[Exercise description] Of the lines listed below, return exactly those that run from the line containing "3x3->1 const B: 2" through the line containing "slack: 3641 ps", both included.

[Records shown]
= = = = =

File: src/rtl/galvo_position_stepper_if.sv
// Sequencer-side bundle of the galvo position stepper: trigger/restart
// handshake, scan geometry, settle time, status and the SPI DAC pins.
interface galvo_position_stepper_if;
  logic        iTRIGGER;
  logic        iRESTART;
  logic [15:0] iX_START;
  logic [15:0] iX_STEP;
  logic [15:0] iNUM_X;
  logic [15:0] iY_START;
  logic [15:0] iY_STEP;
  logic [15:0] iNUM_Y;
  logic [15:0] iSETTLE_US;
  logic        oACK;
  logic        oBUSY;
  logic        oOVERRUN;
  logic [15:0] oX_IDX;
  logic [15:0] oY_IDX;
  logic        oDAC_CS_N;
  logic        oDAC_SCLK;
  logic        oDAC_MOSI;

  // Sequencer / bench side
  modport master (
    output iTRIGGER, iRESTART, iX_START, iX_STEP, iNUM_X,
           iY_START, iY_STEP, iNUM_Y, iSETTLE_US,
    input  oACK, oBUSY, oOVERRUN, oX_IDX, oY_IDX,
           oDAC_CS_N, oDAC_SCLK, oDAC_MOSI
  );

  // Stepper side
  modport slave (
    input  iTRIGGER, iRESTART, iX_START, iX_STEP, iNUM_X,
           iY_START, iY_STEP, iNUM_Y, iSETTLE_US,
    output oACK, oBUSY, oOVERRUN, oX_IDX, oY_IDX,
           oDAC_CS_N, oDAC_SCLK, oDAC_MOSI
  );
endinterface

File: src/rtl/galvo_position_stepper.sv
// Galvo position stepper: on each synchronised trigger edge, writes the next
// raster X/Y DAC code pair over a mode-0 SPI link, waits the settle time and
// returns a one-cycle acknowledge to the acquisition sequencer.
module galvo_position_stepper #(
  parameter int SPI_DIV  = 4,
  parameter int US_TICKS = 50
) (
  input logic                  iCLK,
  input logic                  iRST_N,
  galvo_position_stepper_if.slave bus
);

  localparam int              DIV_W    = (SPI_DIV > 1) ? $clog2(SPI_DIV) : 1;
  localparam logic [DIV_W-1:0] DIV_LAST = DIV_W'(SPI_DIV - 1);
  localparam logic [4:0]      LAST_BIT = 5'd23;
  localparam logic [7:0]      CMD_X    = 8'h30;
  localparam logic [7:0]      CMD_Y    = 8'h31;

  typedef enum logic [2:0] {
    IDLE, LOAD, SPI_X, GAP, SPI_Y, SETTLE, ACK, ADVANCE
  } state_t;

  // Settle length in clocks; a zero request still waits one clock.
  function automatic logic [31:0] settle_ticks(input logic [15:0] us);
    logic [31:0] prod;
    prod = 32'(us) * 32'(US_TICKS);
    return (prod == 32'd0) ? 32'd1 : prod;
  endfunction

  // Zero-length scan dimensions behave as a single column/row.
  function automatic logic [15:0] at_least_one(input logic [15:0] n);
    return (n == 16'd0) ? 16'd1 : n;
  endfunction

  state_t            state, state_next;

  logic              trig_s1, trig_s2, trig_d, edge_seen;

  logic [15:0]       x_idx, y_idx;
  logic [15:0]       x_code, y_code;
  logic [15:0]       x_idx_out, y_idx_out;
  logic              overrun;
  logic              restart_pend;
  logic              restart_req;
  logic              x_last, y_last;

  logic [DIV_W-1:0]  div_cnt;
  logic              half_hi;
  logic [4:0]        bit_cnt;
  logic              sclk;
  logic              spi_active;
  logic              div_end;
  logic              frame_done;
  logic              gap_cnt;
  logic [31:0]       settle_cnt;

  logic [23:0]       shreg;
  logic [15:0]       y_word;

  logic              ack, busy, cs_n;

  assign spi_active  = (state == SPI_X) || (state == SPI_Y);
  assign div_end     = (div_cnt == DIV_LAST);
  assign frame_done  = spi_active && half_hi && div_end && (bit_cnt == LAST_BIT);
  assign restart_req = bus.iRESTART || restart_pend;
  assign x_last      = ({1'b0, x_idx} + 17'd1) >= {1'b0, at_least_one(bus.iNUM_X)};
  assign y_last      = ({1'b0, y_idx} + 17'd1) >= {1'b0, at_least_one(bus.iNUM_Y)};

  // Two-flop synchroniser followed by a registered rising-edge detect.
  always_ff @(posedge iCLK or negedge iRST_N) begin
    if (!iRST_N) begin
      trig_s1   <= 1'b0;
      trig_s2   <= 1'b0;
      trig_d    <= 1'b0;
      edge_seen <= 1'b0;
    end else begin
      trig_s1   <= bus.iTRIGGER;
      trig_s2   <= trig_s1;
      trig_d    <= trig_s2;
      edge_seen <= trig_s2 && !trig_d;
    end
  end

  // Sequencer state register.
  always_ff @(posedge iCLK or negedge iRST_N) begin
    if (!iRST_N) state <= IDLE;
    else         state <= state_next;
  end

  // Next-state and decoded control outputs.
  always_comb begin
    state_next = state;
    ack        = 1'b0;
    busy       = 1'b1;
    cs_n       = 1'b1;
    case (state)
      IDLE: begin
        busy = 1'b0;
        if (edge_seen) state_next = LOAD;
      end
      LOAD:    state_next = SPI_X;
      SPI_X: begin
        cs_n = 1'b0;
        if (frame_done) state_next = GAP;
      end
      GAP:     if (gap_cnt) state_next = SPI_Y;
      SPI_Y: begin
        cs_n = 1'b0;
        if (frame_done) state_next = SETTLE;
      end
      SETTLE:  if (settle_cnt == 32'd0) state_next = ACK;
      ACK: begin
        ack        = 1'b1;
        state_next = ADVANCE;
      end
      // An edge landing while we hand back to IDLE is taken, not dropped.
      ADVANCE: state_next = edge_seen ? LOAD : IDLE;
      default: state_next = IDLE;
    endcase
  end

  // Scan index/code bookkeeping, restart handling and the overrun flag.
  always_ff @(posedge iCLK or negedge iRST_N) begin
    if (!iRST_N) begin
      x_idx        <= '0;
      y_idx        <= '0;
      x_code       <= '0;
      y_code       <= '0;
      x_idx_out    <= '0;
      y_idx_out    <= '0;
      overrun      <= 1'b0;
      restart_pend <= 1'b0;
    end else begin
      if (state == IDLE) begin
        restart_pend <= 1'b0;
        if (bus.iRESTART) begin
          x_idx   <= '0;
          y_idx   <= '0;
          x_code  <= bus.iX_START;
          y_code  <= bus.iY_START;
          overrun <= 1'b0;
        end
      end else if (state == ADVANCE) begin
        restart_pend <= 1'b0;
        if (restart_req) begin
          x_idx   <= '0;
          y_idx   <= '0;
          x_code  <= bus.iX_START;
          y_code  <= bus.iY_START;
          overrun <= 1'b0;
        end else if (!x_last) begin
          x_idx  <= x_idx + 16'd1;
          x_code <= x_code + bus.iX_STEP;
        end else begin
          x_idx  <= '0;
          x_code <= bus.iX_START;
          if (!y_last) begin
            y_idx  <= y_idx + 16'd1;
            y_code <= y_code + bus.iY_STEP;
          end else begin
            y_idx  <= '0;
            y_code <= bus.iY_START;
          end
        end
      end else if (bus.iRESTART) begin
        restart_pend <= 1'b1;
      end

      // A trigger edge while mid-update cannot be honoured; flag it.
      if (edge_seen && (state != IDLE) && (state != ADVANCE)) overrun <= 1'b1;

      if (state == LOAD) begin
        x_idx_out <= x_idx;
        y_idx_out <= y_idx;
      end
    end
  end

  // SPI bit timing, the inter-frame gap and the settle countdown.
  always_ff @(posedge iCLK or negedge iRST_N) begin
    if (!iRST_N) begin
      div_cnt    <= '0;
      half_hi    <= 1'b0;
      bit_cnt    <= '0;
      sclk       <= 1'b0;
      gap_cnt    <= 1'b0;
      settle_cnt <= '0;
    end else begin
      if (!spi_active) begin
        div_cnt <= '0;
        half_hi <= 1'b0;
        bit_cnt <= '0;
        sclk    <= 1'b0;
      end else if (div_end) begin
        div_cnt <= '0;
        if (!half_hi) begin
          half_hi <= 1'b1;
          sclk    <= 1'b1;
        end else begin
          half_hi <= 1'b0;
          sclk    <= 1'b0;
          bit_cnt <= bit_cnt + 5'd1;
        end
      end else begin
        div_cnt <= div_cnt + DIV_W'(1);
      end

      gap_cnt <= (state == GAP) && !gap_cnt;

      if ((state == SPI_Y) && frame_done)
        settle_cnt <= settle_ticks(bus.iSETTLE_US) - 32'd1;
      else if ((state == SETTLE) && (settle_cnt != 32'd0))
        settle_cnt <= settle_cnt - 32'd1;
    end
  end

  // Frame shift register: X word loaded in LOAD, Y word at the end of the
  // gap; shifts on each SCLK fall so MOSI only moves while SCLK is low.
  always_ff @(posedge iCLK) begin
    if (state == LOAD) begin
      shreg  <= {CMD_X, x_code};
      y_word <= y_code;
    end else if ((state == GAP) && gap_cnt) begin
      shreg  <= {CMD_Y, y_word};
    end else if (spi_active && div_end && half_hi) begin
      shreg  <= {shreg[22:0], 1'b0};
    end
  end

  assign bus.oACK      = ack;
  assign bus.oBUSY     = busy;
  assign bus.oOVERRUN  = overrun;
  assign bus.oX_IDX    = x_idx_out;
  assign bus.oY_IDX    = y_idx_out;
  assign bus.oDAC_CS_N = cs_n;
  assign bus.oDAC_SCLK = sclk;
  assign bus.oDAC_MOSI = spi_active && shreg[23];

endmodule

File: src/flat_wrapper.sv
// flat-port wrapper written by rule: the top's interface ports become plain ports
module galvo_position_stepper_flat 
#(
  parameter int SPI_DIV  = 4,
  parameter int US_TICKS = 50
)
  (iCLK, iRST_N, bus_iTRIGGER, bus_iRESTART, bus_iX_START, bus_iX_STEP, bus_iNUM_X, bus_iY_START, bus_iY_STEP, bus_iNUM_Y, bus_iSETTLE_US, bus_oACK, bus_oBUSY, bus_oOVERRUN, bus_oX_IDX, bus_oY_IDX, bus_oDAC_CS_N, bus_oDAC_SCLK, bus_oDAC_MOSI);
  galvo_position_stepper_if bus_i ();
  input logic iCLK;
  input logic iRST_N;
  input wire logic [$bits(bus_i.iTRIGGER)-1:0] bus_iTRIGGER;
  input wire logic [$bits(bus_i.iRESTART)-1:0] bus_iRESTART;
  input wire logic [$bits(bus_i.iX_START)-1:0] bus_iX_START;
  input wire logic [$bits(bus_i.iX_STEP)-1:0] bus_iX_STEP;
  input wire logic [$bits(bus_i.iNUM_X)-1:0] bus_iNUM_X;
  input wire logic [$bits(bus_i.iY_START)-1:0] bus_iY_START;
  input wire logic [$bits(bus_i.iY_STEP)-1:0] bus_iY_STEP;
  input wire logic [$bits(bus_i.iNUM_Y)-1:0] bus_iNUM_Y;
  input wire logic [$bits(bus_i.iSETTLE_US)-1:0] bus_iSETTLE_US;
  output wire logic [$bits(bus_i.oACK)-1:0] bus_oACK;
  output wire logic [$bits(bus_i.oBUSY)-1:0] bus_oBUSY;
  output wire logic [$bits(bus_i.oOVERRUN)-1:0] bus_oOVERRUN;
  output wire logic [$bits(bus_i.oX_IDX)-1:0] bus_oX_IDX;
  output wire logic [$bits(bus_i.oY_IDX)-1:0] bus_oY_IDX;
  output wire logic [$bits(bus_i.oDAC_CS_N)-1:0] bus_oDAC_CS_N;
  output wire logic [$bits(bus_i.oDAC_SCLK)-1:0] bus_oDAC_SCLK;
  output wire logic [$bits(bus_i.oDAC_MOSI)-1:0] bus_oDAC_MOSI;
  assign bus_i.iTRIGGER = bus_iTRIGGER;
  assign bus_i.iRESTART = bus_iRESTART;
  assign bus_i.iX_START = bus_iX_START;
  assign bus_i.iX_STEP = bus_iX_STEP;
  assign bus_i.iNUM_X = bus_iNUM_X;
  assign bus_i.iY_START = bus_iY_START;
  assign bus_i.iY_STEP = bus_iY_STEP;
  assign bus_i.iNUM_Y = bus_iNUM_Y;
  assign bus_i.iSETTLE_US = bus_iSETTLE_US;
  assign bus_oACK = bus_i.oACK;
  assign bus_oBUSY = bus_i.oBUSY;
  assign bus_oOVERRUN = bus_i.oOVERRUN;
  assign bus_oX_IDX = bus_i.oX_IDX;
  assign bus_oY_IDX = bus_i.oY_IDX;
  assign bus_oDAC_CS_N = bus_i.oDAC_CS_N;
  assign bus_oDAC_SCLK = bus_i.oDAC_SCLK;
  assign bus_oDAC_MOSI = bus_i.oDAC_MOSI;
  galvo_position_stepper #(.SPI_DIV(SPI_DIV), .US_TICKS(US_TICKS)) u_core (.iCLK(iCLK), .iRST_N(iRST_N), .bus(bus_i));
endmodule
File: config.mk
export PLATFORM = sky130hd
export DESIGN_NAME = galvo_position_stepper_flat
export DESIGN_NICKNAME = d
export VERILOG_FILES = /design/src/rtl/galvo_position_stepper_if.sv /design/src/rtl/galvo_position_stepper.sv /design/src/flat_wrapper.sv
export SDC_FILE = /design/constraint.sdc
export NUM_CORES = 1
export LEC_CHECK = 0
export CORE_MARGIN = 1.5
export CORE_UTILIZATION = 60
export CTS_CLUSTER_DIAMETER = 120
export DETAILED_ROUTE_END_ITERATION = 16
export DONT_BUFFER_PORTS = 1
export GPL_ROUTABILITY_DRIVEN = 0
export GPL_TIMING_DRIVEN = 0
export PLACE_DENSITY = 0.81
export SYNTH_ARGS = -nofsm -noshare
export SYNTH_HDL_FRONTEND = slang
export SYNTH_SLANG_ARGS = --single-unit
File: constraint.sdc
create_clock -name iCLK -period 9.77 [get_ports iCLK]
set_input_delay 1.4655 -clock iCLK [delete_from_list [all_inputs] [get_ports iCLK]]
set_output_delay 1.4655 -clock iCLK [all_outputs]
set_load 0.05 [all_outputs]
Yosys cells after proc, flatten, opt, wreduce, memory -nomap -nowiden:

Index checks and enable logic that the tools add are counted.

* flip-flop bits (word level): 186
* word-level logic and storage cells: 148
* bits in latches: 0
* memories: 0
* ROM bits: 0
* RAM bits: 0

* bitwise gates (word level): 0
* multiplexer cells: 55
* magnitude comparators: 2
* multiply operators: 1
* equal/unequal tests: 19
* shift-type cells: 0
* add/sub/neg operators: 10
* div/mod/pow operators: 0
* reduce and logical (&&, ||, !) cells: 39

Operators with widths (number)
* $mux 16: 24
* $mux 32: 2
* $sub 32x1->32 const B: 2
* $add 16x1->17 const B: 2
* $ge 17x16->1: 2
* $mux 17: 2
* $add 16x1->16 const B: 2
* $add 16x16->16: 2
* $logic_not 16->1: 2
* $logic_not 32->1: 1
* $reduce_bool 32->1: 1
* $pmux 3 s8: 1
* $logic_not 22->1: 1
* $mux 22: 1
* $mul 16x5->21 const B: 1
* $reduce_bool 3->1: 6
* $mux 1: 15
* $mux 3: 5
* $mux 5: 3
* $logic_and 1x1->1: 13
* $eq 3x3->1 const B: 4
* $ne 2x1->1 const B: 6
* $eq 3x2->1 const B: 2
* $ne 3x3->1 const B: 2
* other kinds (15): 24

Logic depth before layout (Yosys ltp):

Gate-level depths: netlist of run 1.

* depth after elaboration: 8
* depth in mapped cells: 23
* mapped depth without buffers: 21

Worst setup path before layout of run 1:

OpenSTA, ideal clock, no wires.

* kind: input to register
* start point: input bus_iSETTLE_US[8]
* end point: register u_core.settle_cnt[20]
* stages on the path: 21
* arrival time: 5995 ps
* path buffers: 1
* data required time: 9637 ps
* setup slack: 3641 ps
* cells stage by stage: ha_1 -> ha_1 -> inv_1 -> fa_1 -> inv_1 -> ha_1 -> a21o_1 -> a221o_1 -> a31oi_2 -> or2_2 -> o311ai_2 -> or3_4 -> nor3_1 -> nor3_1 -> a21oi_1 -> ha_1 -> nand2_1 -> clkbuf_1 -> a2111oi_1 -> mux2i_1 -> o21ai_1

* longest elaborated chain between the ends: 5

Ends and longest elaborated chain
* start, declared: line flat_wrapper.sv:19 `input wire logic [$bits(bus_i.iSETTLE_US)-1:0] bus_iSETTLE_US;`
* $mul 16x5->21 *: line galvo_position_stepper.sv:26 `prod = 32'(us) * 32'(US_TICKS);`
* $logic_not 22->1: line galvo_position_stepper.sv:27 `return (prod == 32'd0) ? 32'd1 : prod;`
* $mux 22 *: line galvo_position_stepper.sv:27
* $sub 32x1->32 *: line galvo_position_stepper.sv:211 `settle_cnt <= settle_ticks(bus.iSETTLE_US) - 32'd1;`
* $mux 32 *: line galvo_position_stepper.sv:210 `if ((state == SPI_Y) && frame_done)`
* end signal, assigned: line galvo_position_stepper.sv:211
* end signal, assigned: line galvo_position_stepper.sv:213 `settle_cnt <= settle_cnt - 32'd1;`
* end, declared: line galvo_position_stepper.sv:55 `logic [31:0] settle_cnt;`

Mark *: on every way between the ends. The rest lies on a longest branch, timed or not.
A chain may end at the register's enable or synchronous reset.

Worst setup path after layout of run 1:

* start point: input bus_iSETTLE_US[7]
* end point: register u_core.settle_cnt[20]

Same word-level chain as after synthesis.

==> reports/qor.json, run 1 <==
{
  "run_status": {"value": "complete, no violations"},
  "pwr-share-comb": {"value": 43.7, "unit": "%"},
  "fp.dieH": {"value": 152, "unit": "µm"},
  "track_usage": {"value": 28.7, "unit": "%"},
  "grt_antenna_before_repair": {"value": 0},
  "critical-path-slowest-cell": {"value": "sky130_fd_sc_hd__fa_1"},
  "cts_num_sinks": {"value": 186},
  "registers.top_by_ff_count": {"value": "u_core.settle_cnt"},
  "gr-total-overflow": {"value": 0},
  "max_clock_freq": {"value": 153, "unit": "MHz"},
  "sequential_share_of_the_synthesized_area": {"value": 35.9, "unit": "%"},
  "finish.instance_area": {"value": 14200, "unit": "µm²"},
  "critical_path.max_stage_delay": {"value": 0.49, "unit": "ns"},
  "crit_top_cell": {"value": "sky130_fd_sc_hd__ha_1"},
  "buffer_ports.inserted": {"value": 0},
  "largest_register_ff_count": {"value": 32},
  "cts_tree": {"value": "done"},
  "fin_setup_tns": {"value": 0, "unit": "ns"},
  "yosys_register_bits": {"value": 186},
  "rsz0062_at_grt": {"value": "false"},
  "final_slew_violations": {"value": 0},
  "synth_enable_flop_cells": {"value": 32},
  "io_pins": {"value": 154},
  "ctsHtreeMaxLevel": {"value": 4},
  "timing.final.ws_setup": {"value": 3.25, "unit": "ns"},
  "hold_viol": {"value": 0},
  "critical_path.startpoint_type": {"value": "primary input"},
  "synth.cell_area": {"value": 13300, "unit": "µm²"},
  "clock_buffer_count_from_cts": {"value": 17},
  "vias": {"value": 11435},
  "drt-total-wl": {"value": 32.8, "unit": "mm"},
  "pre_cts_ws": {"value": 2.92, "unit": "ns"},
  "row_count": {"value": 54},
  "critPathRequiredTime": {"value": 10.06, "unit": "ns"},
  "peakVddDrop": {"value": 0.143, "unit": "mV"},
  "numPlacedInstances": {"value": 1821},
  "dieArea": {"value": 23100, "unit": "µm²"},
  "totalPowerFinal": {"value": 3.34, "unit": "mW"},
  "cts-root-to-sink-buffers": {"value": 2},
  "seq_power_share": {"value": 36.0, "unit": "%"},
  "antenna_cells_inserted": {"value": 0},
  "synthFlopType": {"value": "sky130_fd_sc_hd__dfrtp_1"},
  "synth_net_count": {"value": 1795},
  "dp_hpwl": {"value": 25.0, "unit": "mm"},
  "layout_common_cells": {"value": "sky130_fd_sc_hd__nand2_1, sky130_fd_sc_hd__dfrtp_1, sky130_fd_sc_hd__ha_1"},
  "crit_path_max_fanout": {"value": 10},
  "reg.largest.list": {"value": "u_core.settle_cnt (32), u_core.shreg (24)"},
  "cts_hold_repair.buffers": {"value": 0},
  "number_of_drc_markers_after_the_initial_detailed_route_iteration": {"value": 893},
  "ys_types": {"value": 80},
  "initial_core_util": {"value": 61.1, "unit": "%"},
  "finalSetupViolations": {"value": 0},
  "power.static_leakage": {"value": 6.57, "unit": "nW"},
  "power.share.switching": {"value": 42.8, "unit": "%"},
  "grt_pass1_wl": {"value": 54.6, "unit": "mm"},
  "wl_per_cell": {"value": 17.7, "unit": "µm"},
  "timing.setup.critical_path_class": {"value": "primary input to flop"},
  "grt_pass1_vias": {"value": 11014},
  "synth.yosys.warnings": {"value": 0},
  "holdCritPathClass": {"value": "flop to flop"},
  "grt_start_max_net_pins": {"value": 147},
  "worst_clock_skew": {"value": 0.0148, "unit": "ns"},
  "nNetsFinal": {"value": 1814},
  "via_per_inst": {"value": 6.17},
  "cellInternalPower": {"value": 1.91, "unit": "mW"},
  "areaGrowthSynthToFinish": {"value": 6.98, "unit": "%"},
  "drive_gt1_share": {"value": 3.94, "unit": "%"},
  "floorplan.core_area": {"value": 21800, "unit": "µm²"},
  "detailedRoute.firstPassIterationCount": {"value": 5},
  "post-cts-setup-buffer-count": {"value": 0},
  "syn_area_per_cell": {"value": 8.63, "unit": "µm²"},
  "async_reset_ff_share": {"value": 78.5, "unit": "%"},
  "count_of_unresolved_drc_violations_after_routing": {"value": 0},
  "fin_hold_ws": {"value": 0.362, "unit": "ns"},
  "critical_path.cell_chain": {"value": "ha_1 -> ha_1 -> inv_1 -> fa_1 -> inv_1 -> ha_1 -> buf_2 -> a21oi_1 -> nor2_1 -> nor4b_1 -> a21o_1 -> o41ai_1 -> or3_4 -> nor3_1 -> nor3_1 -> a21oi_1 -> ha_1 -> nand2_1 -> clkbuf_1 -> a2111oi_1 -> mux2i_1 -> o21ai_1"},
  "power.switching": {"value": 1.43, "unit": "mW"},
  "die_w": {"value": 152, "unit": "µm"},
  "post_synthesis_instance_total": {"value": 1541},
  "clk_latency": {"value": 0.44, "unit": "ns"},
  "timing.critical_path.arrival": {"value": 6.81, "unit": "ns"},
  "num-fill-cells": {"value": 1817},
  "timing.max_slew.rel_slack": {"value": 19.6, "unit": "%"},
  "finalWorstPathRequiredPeriod": {"value": 6.52, "unit": "ns"},
  "clock_power_share": {"value": 20.3, "unit": "%"},
  "final_cell_count_no_fill": {"value": 1853},
  "antenna_left": {"value": 0},
  "timing.max_cap.violations": {"value": 0},
  "placedInstanceArea": {"value": 13600, "unit": "µm²"},
  "final_core_util": {"value": 65.4, "unit": "%"},
  "timing.final.crit_share": {"value": 66.7, "unit": "%"},
  "final_common_cell": {"value": "sky130_fd_sc_hd__nand2_1"},
  "cts_root_buffer": {"value": "sky130_fd_sc_hd__clkbuf_16"},
  "worstMarginPinSlew": {"value": 1.20, "unit": "ns"},
  "powerDensity": {"value": 235, "unit": "nW/µm²"},
  "ctsResizeCount": {"value": 0},
  "clk_pin_slew": {"value": 0.07, "unit": "ns"},
  "critPathCaptureType": {"value": "flop"}
}
[power groups by stage]
stage	sequential, mW	clock, mW	combinational, mW
2_1_floorplan	1.15	0	1.13
6_report	1.20	0.679	1.46
3_3_place_gp	1.20	0	1.39
5_1_grt	1.22	0.717	1.64
4_1_cts	1.20	0.685	1.45
3_5_place_dp	1.21	0	1.44
[cells in the mapped netlist, drive strengths merged, types with 17 or more instances]
library cell  number  area [µm²]
dfrtp            146        3650
mux2i             38         380
nand2            262         983
nor2             107         402
xor2              43         377
a21oi             83         419
clkbuf            54         203
nand3             53         265
nand4             17         106
nor3              30         150
nor4              22         144
ha               125        1560
xnor2             48         420
edfxtp            32         961
inv               95         357
o21ai            119         599
[worst max-delay path, delay by kind of cell]
kind,cells,cell delay (ns)
and+or+nand+nor,6,1.64
adders and majority gates,5,1.61
buffers and inverters,4,0.60
muxes,1,0.22
AOI/OAI and AO/OA,6,1.26
[area by class of cell]
| cell class | instances | area, µm² | share of cell area [%] |
|---|---|---|---|
| Sequential cell | 186 | 4770 | 33.6 |
| Inverter | 95 | 357 | 2.51 |
| Clock inverter | 13 | 125 | 0.880 |
| Multi-Input combinational cell | 1195 | 7910 | 55.6 |
| Tap cell | 280 | 350 | 2.46 |
| Clock buffer | 19 | 453 | 3.18 |
| Buffer | 65 | 255 | 1.79 |
[per-layer routing]
| metal | part of all wire (%) | vias up | wire (µm) | GRT usage (%) |
|---|---|---|---|---|
| met5 | 0 | - | 0 | 0 |
| met4 | 2.1 | 0 | 691 | 9.43 |
| met3 | 7.7 | 59 | 2530 | 5.31 |
| met2 | 44 | 466 | 14600 | 43.7 |
| met1 | 46 | 5435 | 15000 | 41.3 |
| li1 | - | 5475 | - | - |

= = = = =

[Exercise output]
* $ne 3x3->1 const B: 2
* other kinds (15): 24

Logic depth before layout (Yosys ltp):

Gate-level depths: netlist of run 1.

* depth after elaboration: 8
* depth in mapped cells: 23
* mapped depth without buffers: 21

Worst setup path before layout of run 1:

OpenSTA, ideal clock, no wires.

* kind: input to register
* start point: input bus_iSETTLE_US[8]
* end point: register u_core.settle_cnt[20]
* stages on the path: 21
* arrival time: 5995 ps
* path buffers: 1
* data required time: 9637 ps
* setup slack: 3641 ps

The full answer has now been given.